Figure 2: Results for spam classification

Digit recognition with the MNIST digits dataset

Another popular application of machine learning is image classification. The MNIST dataset of handwritten digits (\url{MNIST handwritten digit database, Yann LeCun, Corinna Cortes and Chris Burges}) is one of the early examples in this area. It contains a set of images of handwritten numerical digits, 0 through 9, encoded in greyscale with 28-by-28 pixels.

Since there are 10 total classes in this problem, the binary classifier needs to be modified to handle more than two classes. There are multiple ways of extending the logistic classifier for multi-class classification; one way is to construct multiple classifiers and combine them to make a decision. Let $K$ be the number of classes. Two heuristics fall under this category:

One-vs-all: Build $K$ classifiers, where the $k$-th classifier is trained on data to distinguish between class $k$ and non-class $k$ samples. The final prediction corresponds to the classifier that returns the maximum output. The main drawback to this approach is the imbalance of training samples for each classifier, which negatively impacts the accuracy.
One-vs-one: Build $K(K-1)/2$ ($K$ choose 2) classifiers, where each classifier differentiates between one class from another. The final prediction is made by majority voting. This improves the accuracy, but takes longer to train.

In addition, the cross entropy loss function can be generalized to multi-class classification, leading to the softmax function. However, this is less amenable to the alternating approach to optimization presented in this work. Thus, we mainly focus on the one-vs-one heuristic.

Figure 3 shows the misclassification rates using different amounts of training data points. In this example, we used $n=2$ ridge directions. There is a trade-off for choosing the number of ridge directions: having more directions can increase accuracy but makes the optimization problem harder to solve for a limited number of samples.

Figure 3: Results for digit classification. NN refers to a two-layer fully connected neural network; CNN refers to a convolutional neural network whose architecture is based on an example from Keras.

Choosing $n=2$ allows for easy visualization of the decision surface. In Figure 4, the projection of the test data onto the 2D ridge subspace trained from 5000 samples is shown.
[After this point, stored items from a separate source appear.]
### config.mk
export PLATFORM = sky130hd
export DESIGN_NAME = bsg_fsb_node_sequencer
export DESIGN_NICKNAME = d
export VERILOG_FILES = /design/src/rtl/bsg_fsb_seq_pkg.sv /design/src/rtl/bsg_fsb_seq_cmd_gen.sv /design/src/rtl/bsg_fsb_node_sequencer.sv
export SDC_FILE = /design/constraint.sdc
export NUM_CORES = 1
export LEC_CHECK = 0
export BUFFER_PORTS_ARGS = -buffer_cell sky130_fd_sc_hd__buf_2
export CORE_UTILIZATION = 50
export DETAILED_ROUTE_END_ITERATION = 10
export PLACE_DENSITY = 0.86
export SLEW_MARGIN = 20
export SYNTH_ARGS = -nofsm -noshare
export SYNTH_HDL_FRONTEND = slang
export SYNTH_HIERARCHICAL = 1
export SYNTH_SLANG_ARGS = --single-unit
### constraint.sdc
create_clock -name clk_i -period 2 [get_ports clk_i]
set_input_delay 0.1 -clock clk_i [delete_from_list [all_inputs] [get_ports clk_i]]
set_output_delay 0.1 -clock clk_i [all_outputs]
set_load 0.01 [all_outputs]
===== src/rtl/seq_detect_param.sv =====
// -----------------------------------------------------------------------------
// seq_detect_param
// Parametrised Mealy detector for a SEQ_LEN-bit pattern on a 1-bit serial
// stream. Detection compares the full window {history, current bit} against
// the pattern, so self-overlapping patterns need no special handling.
//   clk        : clock, rising edge
//   rst        : asynchronous reset, active low
//   signal     : serial data bit, consumed on a rising edge when en=1
//   en         : bit-valid qualifier; en=0 holds all detector state
//   out        : combinational match for the bit currently on signal
//   out_q      : out delayed by one clock (updated every clock)
//   match_cnt  : saturating count of matches since reset
//   cnt_sat    : high when match_cnt is all ones
// Optional build macro SEQ_DETECT_PATTERN_LOAD_EN adds:
//   pat_load   : load pat_in as the new pattern and restart detection
//   pat_in     : replacement pattern, MSB is the first bit received
// -----------------------------------------------------------------------------
module seq_detect_param
    import seq_detect_pkg::*;
#(
    parameter int                 SEQ_LEN = 4,
    parameter logic [SEQ_LEN-1:0] PATTERN = 4'b1001,
    parameter int                 OVERLAP = OVL_NONE,
    parameter int                 CNT_W   = 8
) (
    input  logic             clk,
    input  logic             rst,
    input  logic             signal,
    input  logic             en,
    output logic             out,
    output logic             out_q,
    output logic [CNT_W-1:0] match_cnt,
    output logic             cnt_sat
`ifdef SEQ_DETECT_PATTERN_LOAD_EN
    ,
    input  logic               pat_load,
    input  logic [SEQ_LEN-1:0] pat_in
`endif
);

    localparam int HIST_W = SEQ_LEN - 1;
    localparam int FILL_W = clog2(SEQ_LEN);
    localparam logic [FILL_W-1:0] FILL_FULL = FILL_W'(SEQ_LEN - 1);

    logic [HIST_W-1:0]  hist_q, hist_d;
    logic [FILL_W-1:0]  fill_q, fill_d;
    logic [SEQ_LEN-1:0] pattern;
    logic [SEQ_LEN-1:0] window;
    logic               load;
    logic               match;

`ifdef SEQ_DETECT_PATTERN_LOAD_EN
    logic [SEQ_LEN-1:0] pat_q;

    always_ff @(posedge clk or negedge rst) begin
        if (!rst) begin
            pat_q <= PATTERN;
        end else if (pat_load) begin
            pat_q <= pat_in;
        end
    end

    assign pattern = pat_q;
    assign load    = pat_load;
`else
    assign pattern = PATTERN;
    assign load    = 1'b0;
`endif

    // The current bit completes the window; it is only a match once the
    // history holds SEQ_LEN-1 bits received since the last clear.
    assign window = {hist_q, signal};
    assign match  = rst & en & ~load & (fill_q == FILL_FULL) & (window == pattern);
    assign out    = match;

    // NOTE: every variable written here gets a default first, so no path
    // leaves it unassigned and no latch is inferred.
    always_comb begin
        hist_d = hist_q;
        fill_d = fill_q;
        if (load) begin
            hist_d = '0;
            fill_d = '0;
        end else if (en) begin
            if (match && (OVERLAP == OVL_NONE)) begin
                // Non-overlapping: the next match needs SEQ_LEN fresh bits.
                hist_d = '0;
                fill_d = '0;
            end else begin
                hist_d = window[HIST_W-1:0];
                if (fill_q != FILL_FULL) begin
                    fill_d = fill_q + FILL_W'(1);
                end
            end
        end
    end

    // out_q needs no explicit clear on a pattern load: match is already
    // forced low during that cycle.
    always_ff @(posedge clk or negedge rst) begin
        if (!rst) begin
            hist_q <= '0;
            fill_q <= '0;
            out_q  <= 1'b0;
        end else begin
            hist_q <= hist_d;
            fill_q <= fill_d;
            out_q  <= match;
        end
    end

    seq_match_cnt #(
        .CNT_W (CNT_W)
    ) u_cnt (
        .clk     (clk),
        .rst     (rst),
        .inc_i   (match),
        .clr_i   (load),
        .count_o (match_cnt),
        .sat_o   (cnt_sat)
    );

endmodule
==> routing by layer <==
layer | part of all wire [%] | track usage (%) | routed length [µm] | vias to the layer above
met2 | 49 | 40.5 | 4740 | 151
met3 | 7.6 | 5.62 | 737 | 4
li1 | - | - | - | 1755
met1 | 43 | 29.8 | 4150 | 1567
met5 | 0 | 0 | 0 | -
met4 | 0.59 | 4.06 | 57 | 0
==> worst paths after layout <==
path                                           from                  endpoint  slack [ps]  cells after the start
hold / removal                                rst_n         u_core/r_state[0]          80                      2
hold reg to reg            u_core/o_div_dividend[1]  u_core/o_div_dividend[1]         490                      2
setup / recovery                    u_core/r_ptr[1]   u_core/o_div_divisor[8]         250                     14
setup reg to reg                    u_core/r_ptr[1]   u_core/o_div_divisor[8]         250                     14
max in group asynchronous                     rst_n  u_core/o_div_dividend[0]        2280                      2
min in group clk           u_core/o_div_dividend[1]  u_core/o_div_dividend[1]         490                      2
Here, the one-vs-all heuristic is used, and the blue dots represent in-class samples while the orange ones represent out-of-class samples. It can be seen that the samples separate quite cleanly under these projections. This is in contrast with a subspace formed from the leading eigenvectors of a PCA decomposition, which is agnostic to the class labels and does not separate the data as cleanly (Figure 5).

Figure 4: Projection of test data onto 2D ridge subspace.

Figure 5: Projection of test data onto 2D PCA subspace.

It is also interesting to plot the ridge directions in the image space. In Figure 6, the coefficients of the first ridge direction (of a one-vs-all classifier) is plotted in the original pixel space. It can be seen that most of the ridge subspaces pick up features of the corresponding digit to differentiate it against other digits.

Figure 6: First ridge direction in the image space. Zero variance pixels are coloured with a constant value.

Conclusions

In this post, we described one way to use tools within Effective Quadratures to perform classification. By combining ideas from dimension reduction and polynomials, we constructed a projected polynomial classifier whose performance is compared with other popular methods for classification. Future work will look at improving the performance e.g. by leveraging more sophisticated optimization strategies, and explore other supervised dimension reducing methods, such as neighbourhood components analysis.